Amazon EMR (Spark)
Included in all plans
Wren AI Cloud must be able to reach the EMR Spark primary node from its outbound IP address. Please add the IP address of the Wren AI service to the firewall / security group of your EMR cluster.
Scroll to the bottom of the data source connection page to find the IP address.
Wren AI requires Spark Connect Server to be running on the EMR primary node.
Before you begin
Before connecting Wren AI to EMR Spark, make sure:
- Your EMR cluster is running and in the
WAITINGorRUNNINGstate - Spark Connect sever is running on the cluster (see Start Spark Connect Server using an EMR Step)
- Network access is configured correctly (see Cannot connect to EMR from Wren AI Cloud)
- The EMR version you use is within the supported range
EMR & Spark version compatibility
Supported EMR versions
| EMR Release | Support Status |
|---|---|
| EMR 7.3.0 | ✅ Supported |
| EMR 7.4.0 | ✅ Supported |
| EMR 7.5.0 | ✅ Supported |
| EMR 7.6.0 | ✅ Supported |
| EMR 7.7.0 | ✅ Supported |
| EMR 7.8.0 | ✅ Supported |
| EMR 7.9.0 | ✅ Supported |
| EMR 7.10.0 | ✅ Supported |
| EMR 7.11.0 | ✅ Supported |
| EMR 7.12.0 | ✅ Supported |
Currently, only EMR versions from 7.3.0 to 7.12.0 are supported. EMR 6.x and earlier EMR 7.x releases are not supported.
To add a EMR Spark connection, click on the EMR Spark option in Connect a data source section.

Connect
Fill in the connection settings:

Display name
The display name for the database in the Wren AI interface.
Spark connect hostname
The EMR Spark primary node DNS

Port
The port used by Spark Connect. By default, Spark Connect listens on 15002.
Troubleshooting
Start Spark Connect Server using an EMR Step
If your EMR Spark cluster does not have Spark Connect Server running, you need to add a step to the cluster to start it on the primary node.
Add a step from the EMR Console
- Open the Amazon EMR Console
- Select your EMR cluster
- Go to the Steps tab

- Click Add step
- Configure the step with the following values:
- Step type: Custom JAR
- Name:Spark Connect Server
- JAR location:
command-runner.jar - Arguments:
spark-submit --packages org.apache.spark:spark-connect_2.12:3.5.0 --class org.apache.spark.sql.connect.service.SparkConnectServer /usr/lib/spark/jars/spark-connect_2.12-3.5.0.jar
Cannot connect to EMR from Wren AI Cloud
Make sure the security group of the EMR primary EC2 instance allows inbound traffic from the Wren AI Cloud outbound IP (34.57.198.97).


Check the following:
- The inbound rule includes the Spark Connect port (default:
15002) - The source IP matches the outbound IP (34.57.198.97) shown at the bottom of the Wren AI data source connection page
If the security group is missing this rule, Wren AI will not be able to connect to your EMR cluster.
Select Tables
All tables of your connected Snowflake dataset will be listed in this step. Select which tables you want to use in Wren AI. Each selected table will be created as a data model. See the Modeling documentations to learn more about what is data models.

Define relationships
Define the relationships among selected tables in this step. If you have defined primary keys and foreign keys in your Snowflake dataset, we will list suggested relationships based on the information. If not, you can also add relationships by clicking the Add relationships button on the table blocks.
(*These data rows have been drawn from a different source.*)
## config.mk

```make
export PLATFORM = sky130hd
export DESIGN_NAME = zmp_pred_unit
export DESIGN_NICKNAME = d
export VERILOG_FILES = /design/src/zmp_pkg.sv /design/src/zmp_i2d.sv /design/src/zmp_pred_unit.sv
export SDC_FILE = /design/constraint.sdc
export NUM_CORES = 2
export LEC_CHECK = 0
export ABC_AREA = 0
export BUFFER_PORTS_ARGS = -buffer_cell sky130_fd_sc_hd__buf_2
export CAP_MARGIN = 20
export CELL_PAD_IN_SITES_DETAIL_PLACEMENT = 0
export CELL_PAD_IN_SITES_GLOBAL_PLACEMENT = 1
export CORE_AREA = 4 4 451 342
export CTS_CLUSTER_SIZE = 8
export DETAILED_ROUTE_END_ITERATION = 6
export DIE_AREA = 0 0 455 346
export PLACE_DENSITY = 0.82
export SETUP_SLACK_MARGIN = 0.4
export SLEW_MARGIN = 20
export SYNTH_ARGS = -nofsm -noshare
export SYNTH_HDL_FRONTEND = slang
export SYNTH_SLANG_ARGS = --single-unit
```

## constraint.sdc

```tcl
create_clock -name i_clk -period 9.5 [get_ports i_clk]
set_input_delay 0.475 -clock i_clk [delete_from_list [all_inputs] [get_ports i_clk]]
set_output_delay 0.475 -clock i_clk [all_outputs]
set_load 0.05 [all_outputs]
```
Define following properties in a relationship:
- From: Select the left side table and column of this relationship.
- To: Select the right side table and column of this relationship.
- Relationship Type: Select the type of relationship.

Find more information about relationship in Modeling - Working with Relationships
You can also skip this step and finish connection.